Geoffrey Thompson Settled A Previous SEC Lawsuit Just Months Earlier
As noted in the SEC’s Complaint, in April 2020, Geoffrey Thompson paid more than $500,000 to settle SEC claims of securities fraud and registration violations in connection with a previous fraudulent business venture, Accelera Innovations, Inc. Part of this settlement included a five-year bar from serving as an officer or director of a public company and from offering penny stocks.
The SEC’s previous lawsuit alleged that Thompson and affiliated companies Accelera Innovations, Inc. and Synergistic Holdings LLC sold unregistered Acclera stock to investors.
Silver Law Group Specializes in Representing Victims Of Investment Fraud
The SEC has previously issued Investor Alerts to remind investors to be cautious about jumping into “pot stocks” and other marijuana/cannabis investments without conducting due diligence. Unfortunately, fraudsters like Thompson, an alleged repeat offender referred to as a “recidivist” by the SEC, will continue to capitalize on current events and hard financial times to swindle inexperienced investors out of their hard-earned savings.
These fraudulent cannabis investments are often distributed through networks of unregistered and unlicensed brokers who use aggressive sales tactics to solicit investor funds via cold-call, text message, or social media. Typically, fraudsters offer substantial or guaranteed returns with little to no risk involved. These should serve as “red flags” to prospective investors.
Before investing, it is important to ask questions, do diligent research, read recent reporting statements filed with the SEC or other regulators, and consult an expert if you are still unsure.

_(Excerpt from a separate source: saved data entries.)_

This is an optimization exercise on Yosys and OpenROAD, whose aim is small area and a short achievable clock period, not a production implementation. No functional check of the RTL was part of any run shown here.

==> flow/design.v (outline; a module is shown in full before it is edited, if it fits) <==
// module iir_fa: 4 lines
// module iir_ha: 4 lines
// module iir_gp: 4 lines
// module iir_g: 3 lines
// module iir_gpn: 4 lines
// module iir_gn: 3 lines
// module iir_gpi: 4 lines
// module iir_gi: 3 lines
// module iir_nor: 3 lines
// module iir_nand: 3 lines
// module iir_andn: 3 lines
// module iir_gpa: 4 lines
// module iir_ga: 3 lines
// module iir_mj: 3 lines
// module iir_mx: 3 lines
// module iir_fg: 6 lines
// module iir_an: 3 lines
// module iir_xo: 3 lines
// module iir_xn: 3 lines
// module iir_or: 3 lines
// module pipelined_iir: 11372 lines
module pipelined_iir(clk, reset, x, y);
  // ...
==> flow/flow/run.sh <==
#!/bin/bash
set -euo pipefail
export SETUP_SLACK_MARGIN=16
bash standard.sh MATCH_CELL_FOOTPRINT=0   finish > standard.log 2>&1
==> flow/standard.sh <==
#!/bin/bash
# synth_recipe.tcl (not shown) runs the flow's synth.tcl, then flattens the netlist and writes it again
# the make line also repeats each setting of config.mk as NAME=value (left out here)
make -C /OpenROAD-flow-scripts/flow DESIGN_CONFIG=/design/flow/config.mk WORK_HOME=/design/flow/orfs CLKGATE_MAP_FILE= SYNTH_SCRIPT=/design/flow/synth_recipe.tcl "${@:-finish}"
==> flow/config.mk <==
export PLATFORM = sky130hd
export DESIGN_NAME = pipelined_iir
export DESIGN_NICKNAME = pipelined_iir
export VERILOG_FILES = /design/flow/design.v
export SDC_FILE = /design/flow/constraint.sdc
export NUM_CORES = 8
export LEC_CHECK = 0
export CAP_MARGIN = 40
export CORE_MARGIN = 2
export CORE_UTILIZATION = 45
export PLACE_DENSITY = 0.75
export SLEW_MARGIN = 40
export SYNTH_HIERARCHICAL = 1
export SYNTH_MINIMUM_KEEP_SIZE = 0
==> flow/constraint.sdc <==
create_clock -name core_clock -period 32.0 [get_ports {clk}]
set_input_delay 6.4000 -clock core_clock [delete_from_list [all_inputs] [get_ports {clk}]]
set_output_delay 6.4000 -clock core_clock [all_outputs]
set_load 0.01 [all_outputs]
==> impl_metrics.toml, run 1 <==
[clock_network]
cts.clk_slew.worst_paths_ns = 0.06
hold_buffers = 0
clkSinkCount = 829
clkLatencyLatePin_ns = 0.88

[yosys]
synthCells = 11420
synth_area_um2 = 148400
ys.flop_type = "dfxtp_1"

[detailed_routing]
antenna_left = 0
wl_met1_um = 192000
wire_per_inst_um = 37.12
dr.max_layer_used = "met5"
wl_um = 622200

[global_routing]
first_global_vias = 110600
grt-busiest-layer = "met2"
grt_max_degree = 130

[sta]
worst_pin_slew_ns = 1.001
relSlewSlack = 0.3319
skew_ns = 0.1050
fin_tns_setup_ns = 0

[worst_setup_path]
crit_buf_inv = 7
start_kind = "input pin"
timing.rr.start = "qr[5]"
r2r_end = "w3[59]"
max_stage_delay_ns = 0.46

[finish]
antenna_cells = 55

[placed_design]
pre_cts_ws_ns = 13.06
port_buffers = 65

[status]
outcome = "no timing/DRC/antenna violations"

If you’ve invested in a “pot stock” or other investment and aren’t sure if it’s the real thing, contact us for a confidential consultation. Silver Law Group represents investors in securities and investment fraud cases nationwide to help recover investment losses due to stockbroker or fraudster misconduct and other investment-related wrongdoing. Our attorneys currently represent many investors in marijuana-related litigation and most cases are handled on a contingency fee basis. This means you won’t pay any legal fees unless we are successful. Call us toll free at (800) 975-4345 or email email@example.com to get in touch.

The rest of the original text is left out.